§ **What the task asks**: From the entries below, reproduce exactly the line containing "### src/hw/rtl/hrlf_pkg.sv", the line containing "localparam logic [7:0] CH_CR", and every line in between, with nothing added.

Input for this task below:

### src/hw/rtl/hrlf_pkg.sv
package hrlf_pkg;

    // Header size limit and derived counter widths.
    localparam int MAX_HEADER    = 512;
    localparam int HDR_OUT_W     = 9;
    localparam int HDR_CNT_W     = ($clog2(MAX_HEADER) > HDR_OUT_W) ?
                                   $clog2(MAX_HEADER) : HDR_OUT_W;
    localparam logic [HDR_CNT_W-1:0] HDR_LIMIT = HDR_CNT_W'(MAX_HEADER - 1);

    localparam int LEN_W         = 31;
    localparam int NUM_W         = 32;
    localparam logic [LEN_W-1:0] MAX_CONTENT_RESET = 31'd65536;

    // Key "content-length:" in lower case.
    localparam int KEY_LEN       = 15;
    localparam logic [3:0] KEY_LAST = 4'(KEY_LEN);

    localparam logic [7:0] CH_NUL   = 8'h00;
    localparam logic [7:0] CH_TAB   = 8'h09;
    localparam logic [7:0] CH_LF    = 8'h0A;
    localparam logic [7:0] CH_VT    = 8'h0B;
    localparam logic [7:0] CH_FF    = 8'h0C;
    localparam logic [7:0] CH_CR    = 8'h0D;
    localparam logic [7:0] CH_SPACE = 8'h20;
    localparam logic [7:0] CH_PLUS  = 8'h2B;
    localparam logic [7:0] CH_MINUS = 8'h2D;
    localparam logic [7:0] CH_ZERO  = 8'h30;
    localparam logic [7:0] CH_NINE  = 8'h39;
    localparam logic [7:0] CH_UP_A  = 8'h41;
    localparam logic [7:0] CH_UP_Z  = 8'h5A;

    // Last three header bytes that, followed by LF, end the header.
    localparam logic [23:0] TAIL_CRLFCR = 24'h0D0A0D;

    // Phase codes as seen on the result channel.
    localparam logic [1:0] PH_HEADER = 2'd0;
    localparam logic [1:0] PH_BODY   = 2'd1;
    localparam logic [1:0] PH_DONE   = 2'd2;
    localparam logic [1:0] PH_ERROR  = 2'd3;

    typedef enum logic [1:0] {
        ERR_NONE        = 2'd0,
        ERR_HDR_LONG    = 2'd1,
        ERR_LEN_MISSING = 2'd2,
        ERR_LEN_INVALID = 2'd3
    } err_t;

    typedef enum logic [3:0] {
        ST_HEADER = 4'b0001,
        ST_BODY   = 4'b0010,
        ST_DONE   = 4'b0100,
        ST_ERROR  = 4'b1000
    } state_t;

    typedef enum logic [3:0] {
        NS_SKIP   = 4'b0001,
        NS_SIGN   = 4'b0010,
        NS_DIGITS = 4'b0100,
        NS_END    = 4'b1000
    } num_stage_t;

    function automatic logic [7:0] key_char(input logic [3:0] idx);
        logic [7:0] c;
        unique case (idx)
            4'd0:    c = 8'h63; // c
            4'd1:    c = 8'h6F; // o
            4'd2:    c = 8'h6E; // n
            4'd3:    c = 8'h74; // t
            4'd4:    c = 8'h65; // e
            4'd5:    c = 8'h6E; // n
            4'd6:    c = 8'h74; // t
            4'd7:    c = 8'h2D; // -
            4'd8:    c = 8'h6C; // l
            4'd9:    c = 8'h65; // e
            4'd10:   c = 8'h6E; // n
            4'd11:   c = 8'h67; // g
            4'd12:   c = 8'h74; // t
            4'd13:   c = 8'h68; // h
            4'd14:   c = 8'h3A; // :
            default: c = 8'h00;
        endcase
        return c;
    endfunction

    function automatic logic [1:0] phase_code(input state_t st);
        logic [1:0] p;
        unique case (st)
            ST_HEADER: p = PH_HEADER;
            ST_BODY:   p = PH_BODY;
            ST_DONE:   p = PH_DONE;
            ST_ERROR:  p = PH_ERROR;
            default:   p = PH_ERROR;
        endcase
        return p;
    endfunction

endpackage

End of Input for this task.
Input for this task below:

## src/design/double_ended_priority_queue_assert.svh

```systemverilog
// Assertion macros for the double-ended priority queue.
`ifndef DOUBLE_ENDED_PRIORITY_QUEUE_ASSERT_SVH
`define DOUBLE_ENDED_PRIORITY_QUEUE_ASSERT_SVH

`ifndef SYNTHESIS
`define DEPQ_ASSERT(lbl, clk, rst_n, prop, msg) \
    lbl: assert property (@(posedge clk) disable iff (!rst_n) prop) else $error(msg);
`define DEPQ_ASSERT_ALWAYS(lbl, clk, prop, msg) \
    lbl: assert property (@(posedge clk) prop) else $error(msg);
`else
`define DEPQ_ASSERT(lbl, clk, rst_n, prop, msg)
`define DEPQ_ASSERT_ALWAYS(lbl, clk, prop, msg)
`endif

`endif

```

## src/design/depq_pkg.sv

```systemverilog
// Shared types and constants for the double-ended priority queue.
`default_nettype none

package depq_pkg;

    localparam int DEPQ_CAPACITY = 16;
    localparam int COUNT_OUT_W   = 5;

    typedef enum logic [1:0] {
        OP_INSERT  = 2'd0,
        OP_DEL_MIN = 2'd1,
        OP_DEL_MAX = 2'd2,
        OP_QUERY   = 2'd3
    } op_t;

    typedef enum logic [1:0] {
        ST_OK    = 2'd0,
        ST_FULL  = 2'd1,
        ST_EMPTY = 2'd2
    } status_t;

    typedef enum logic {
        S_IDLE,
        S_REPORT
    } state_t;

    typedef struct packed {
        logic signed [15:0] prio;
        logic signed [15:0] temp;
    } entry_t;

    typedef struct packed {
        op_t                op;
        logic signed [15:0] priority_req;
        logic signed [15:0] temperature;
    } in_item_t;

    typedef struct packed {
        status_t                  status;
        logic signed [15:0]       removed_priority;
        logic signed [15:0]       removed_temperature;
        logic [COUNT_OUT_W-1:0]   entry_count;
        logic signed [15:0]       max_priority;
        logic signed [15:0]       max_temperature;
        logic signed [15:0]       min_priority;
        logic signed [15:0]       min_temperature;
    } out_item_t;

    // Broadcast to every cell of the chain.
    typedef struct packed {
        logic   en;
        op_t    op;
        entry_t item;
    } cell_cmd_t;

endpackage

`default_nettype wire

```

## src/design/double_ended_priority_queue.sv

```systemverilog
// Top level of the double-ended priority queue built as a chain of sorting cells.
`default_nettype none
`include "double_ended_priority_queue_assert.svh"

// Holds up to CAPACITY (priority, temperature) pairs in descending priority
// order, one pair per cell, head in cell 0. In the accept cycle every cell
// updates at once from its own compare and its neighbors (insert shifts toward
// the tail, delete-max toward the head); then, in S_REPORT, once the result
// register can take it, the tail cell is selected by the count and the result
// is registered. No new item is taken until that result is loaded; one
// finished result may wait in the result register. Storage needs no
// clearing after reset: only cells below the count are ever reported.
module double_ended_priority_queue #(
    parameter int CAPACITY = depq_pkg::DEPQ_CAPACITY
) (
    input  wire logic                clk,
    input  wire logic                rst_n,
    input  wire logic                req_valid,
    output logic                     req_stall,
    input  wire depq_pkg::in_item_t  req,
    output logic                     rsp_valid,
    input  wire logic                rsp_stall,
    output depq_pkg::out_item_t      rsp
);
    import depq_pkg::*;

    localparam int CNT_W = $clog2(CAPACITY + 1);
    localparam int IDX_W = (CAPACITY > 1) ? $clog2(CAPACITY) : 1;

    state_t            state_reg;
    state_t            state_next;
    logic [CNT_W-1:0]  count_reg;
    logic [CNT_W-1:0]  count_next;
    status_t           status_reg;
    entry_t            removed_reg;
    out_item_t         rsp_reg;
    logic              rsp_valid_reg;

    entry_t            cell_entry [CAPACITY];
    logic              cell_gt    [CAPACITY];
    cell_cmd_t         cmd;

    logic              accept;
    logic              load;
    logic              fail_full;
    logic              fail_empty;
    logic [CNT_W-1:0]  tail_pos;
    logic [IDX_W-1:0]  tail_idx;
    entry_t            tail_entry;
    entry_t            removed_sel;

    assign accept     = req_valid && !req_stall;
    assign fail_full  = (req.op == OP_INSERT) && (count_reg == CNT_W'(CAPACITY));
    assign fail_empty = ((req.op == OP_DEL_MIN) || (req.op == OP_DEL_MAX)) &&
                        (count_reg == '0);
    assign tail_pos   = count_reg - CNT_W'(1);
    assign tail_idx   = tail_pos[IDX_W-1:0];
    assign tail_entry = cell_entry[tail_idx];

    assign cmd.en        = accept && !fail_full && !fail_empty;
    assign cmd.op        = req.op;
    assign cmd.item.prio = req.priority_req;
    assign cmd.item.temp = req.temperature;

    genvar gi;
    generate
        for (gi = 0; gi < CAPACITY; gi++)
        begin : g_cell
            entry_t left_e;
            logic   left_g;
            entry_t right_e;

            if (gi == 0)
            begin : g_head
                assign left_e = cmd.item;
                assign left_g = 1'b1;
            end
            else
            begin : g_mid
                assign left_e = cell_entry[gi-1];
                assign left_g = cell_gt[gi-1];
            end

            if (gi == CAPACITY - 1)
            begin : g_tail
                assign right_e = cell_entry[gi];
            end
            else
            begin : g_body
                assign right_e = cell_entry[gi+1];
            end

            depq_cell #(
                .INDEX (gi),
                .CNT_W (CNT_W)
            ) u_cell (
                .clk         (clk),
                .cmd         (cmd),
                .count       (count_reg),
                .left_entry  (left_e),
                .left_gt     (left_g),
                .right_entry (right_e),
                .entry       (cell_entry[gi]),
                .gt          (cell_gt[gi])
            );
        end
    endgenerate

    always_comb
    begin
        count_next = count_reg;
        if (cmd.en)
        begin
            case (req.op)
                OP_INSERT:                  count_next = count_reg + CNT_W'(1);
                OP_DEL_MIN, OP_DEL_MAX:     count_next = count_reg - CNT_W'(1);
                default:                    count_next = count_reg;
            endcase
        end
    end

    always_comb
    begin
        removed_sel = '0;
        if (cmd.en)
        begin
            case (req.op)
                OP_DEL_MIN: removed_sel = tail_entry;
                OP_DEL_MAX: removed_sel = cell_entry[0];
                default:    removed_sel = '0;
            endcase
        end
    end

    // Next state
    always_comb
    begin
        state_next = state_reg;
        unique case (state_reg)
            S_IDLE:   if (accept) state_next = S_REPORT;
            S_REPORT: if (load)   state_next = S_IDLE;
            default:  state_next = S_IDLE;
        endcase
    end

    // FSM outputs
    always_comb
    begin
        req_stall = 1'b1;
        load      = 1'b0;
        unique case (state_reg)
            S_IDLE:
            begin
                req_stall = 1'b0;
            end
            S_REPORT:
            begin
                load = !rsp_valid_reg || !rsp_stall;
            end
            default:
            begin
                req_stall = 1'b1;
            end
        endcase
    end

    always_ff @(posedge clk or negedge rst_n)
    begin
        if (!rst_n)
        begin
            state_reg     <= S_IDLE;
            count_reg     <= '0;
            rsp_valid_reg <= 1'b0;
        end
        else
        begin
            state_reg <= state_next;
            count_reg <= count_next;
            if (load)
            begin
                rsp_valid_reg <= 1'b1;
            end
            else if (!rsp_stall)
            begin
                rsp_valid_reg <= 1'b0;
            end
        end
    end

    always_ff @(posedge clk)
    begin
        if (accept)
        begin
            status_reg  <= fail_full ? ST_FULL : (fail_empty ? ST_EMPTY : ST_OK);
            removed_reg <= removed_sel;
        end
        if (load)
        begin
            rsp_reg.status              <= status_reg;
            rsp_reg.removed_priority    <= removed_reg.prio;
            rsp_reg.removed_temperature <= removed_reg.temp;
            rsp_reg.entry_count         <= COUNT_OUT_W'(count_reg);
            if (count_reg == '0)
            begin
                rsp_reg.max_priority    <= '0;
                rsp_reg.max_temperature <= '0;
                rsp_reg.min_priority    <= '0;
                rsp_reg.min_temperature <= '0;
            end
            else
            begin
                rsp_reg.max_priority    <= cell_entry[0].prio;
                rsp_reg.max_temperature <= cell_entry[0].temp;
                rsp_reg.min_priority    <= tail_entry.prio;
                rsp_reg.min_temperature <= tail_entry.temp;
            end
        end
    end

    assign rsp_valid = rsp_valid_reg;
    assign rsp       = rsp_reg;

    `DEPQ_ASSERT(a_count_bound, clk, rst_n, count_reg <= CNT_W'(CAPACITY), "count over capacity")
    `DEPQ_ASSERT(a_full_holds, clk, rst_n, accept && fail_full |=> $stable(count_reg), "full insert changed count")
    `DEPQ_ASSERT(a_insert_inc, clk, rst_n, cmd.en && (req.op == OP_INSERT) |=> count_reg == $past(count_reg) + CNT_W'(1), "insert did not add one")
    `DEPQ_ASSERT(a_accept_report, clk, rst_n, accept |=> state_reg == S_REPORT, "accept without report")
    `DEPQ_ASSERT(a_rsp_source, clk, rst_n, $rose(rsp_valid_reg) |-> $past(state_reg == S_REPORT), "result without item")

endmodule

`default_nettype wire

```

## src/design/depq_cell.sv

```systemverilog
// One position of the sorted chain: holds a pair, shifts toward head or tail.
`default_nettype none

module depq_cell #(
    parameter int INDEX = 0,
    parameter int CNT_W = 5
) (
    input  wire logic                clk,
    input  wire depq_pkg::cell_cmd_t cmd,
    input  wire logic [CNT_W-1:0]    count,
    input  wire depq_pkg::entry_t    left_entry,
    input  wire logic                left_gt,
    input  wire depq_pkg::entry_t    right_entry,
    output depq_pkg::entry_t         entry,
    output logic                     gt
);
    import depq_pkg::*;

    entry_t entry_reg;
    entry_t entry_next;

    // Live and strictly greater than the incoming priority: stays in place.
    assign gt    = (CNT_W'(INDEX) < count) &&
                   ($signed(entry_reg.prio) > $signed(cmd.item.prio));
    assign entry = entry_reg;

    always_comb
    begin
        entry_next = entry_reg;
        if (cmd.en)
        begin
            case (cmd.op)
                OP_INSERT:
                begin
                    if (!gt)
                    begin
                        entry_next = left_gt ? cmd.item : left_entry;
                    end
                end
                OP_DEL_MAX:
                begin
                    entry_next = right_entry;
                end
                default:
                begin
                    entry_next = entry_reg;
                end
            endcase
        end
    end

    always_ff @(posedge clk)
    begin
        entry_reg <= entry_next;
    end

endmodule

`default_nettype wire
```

End of Input for this task.

§ **Exercise solution**:
### src/hw/rtl/hrlf_pkg.sv
package hrlf_pkg;

    // Header size limit and derived counter widths.
    localparam int MAX_HEADER    = 512;
    localparam int HDR_OUT_W     = 9;
    localparam int HDR_CNT_W     = ($clog2(MAX_HEADER) > HDR_OUT_W) ?
                                   $clog2(MAX_HEADER) : HDR_OUT_W;
    localparam logic [HDR_CNT_W-1:0] HDR_LIMIT = HDR_CNT_W'(MAX_HEADER - 1);

    localparam int LEN_W         = 31;
    localparam int NUM_W         = 32;
    localparam logic [LEN_W-1:0] MAX_CONTENT_RESET = 31'd65536;

    // Key "content-length:" in lower case.
    localparam int KEY_LEN       = 15;
    localparam logic [3:0] KEY_LAST = 4'(KEY_LEN);

    localparam logic [7:0] CH_NUL   = 8'h00;
    localparam logic [7:0] CH_TAB   = 8'h09;
    localparam logic [7:0] CH_LF    = 8'h0A;
    localparam logic [7:0] CH_VT    = 8'h0B;
    localparam logic [7:0] CH_FF    = 8'h0C;
    localparam logic [7:0] CH_CR    = 8'h0D;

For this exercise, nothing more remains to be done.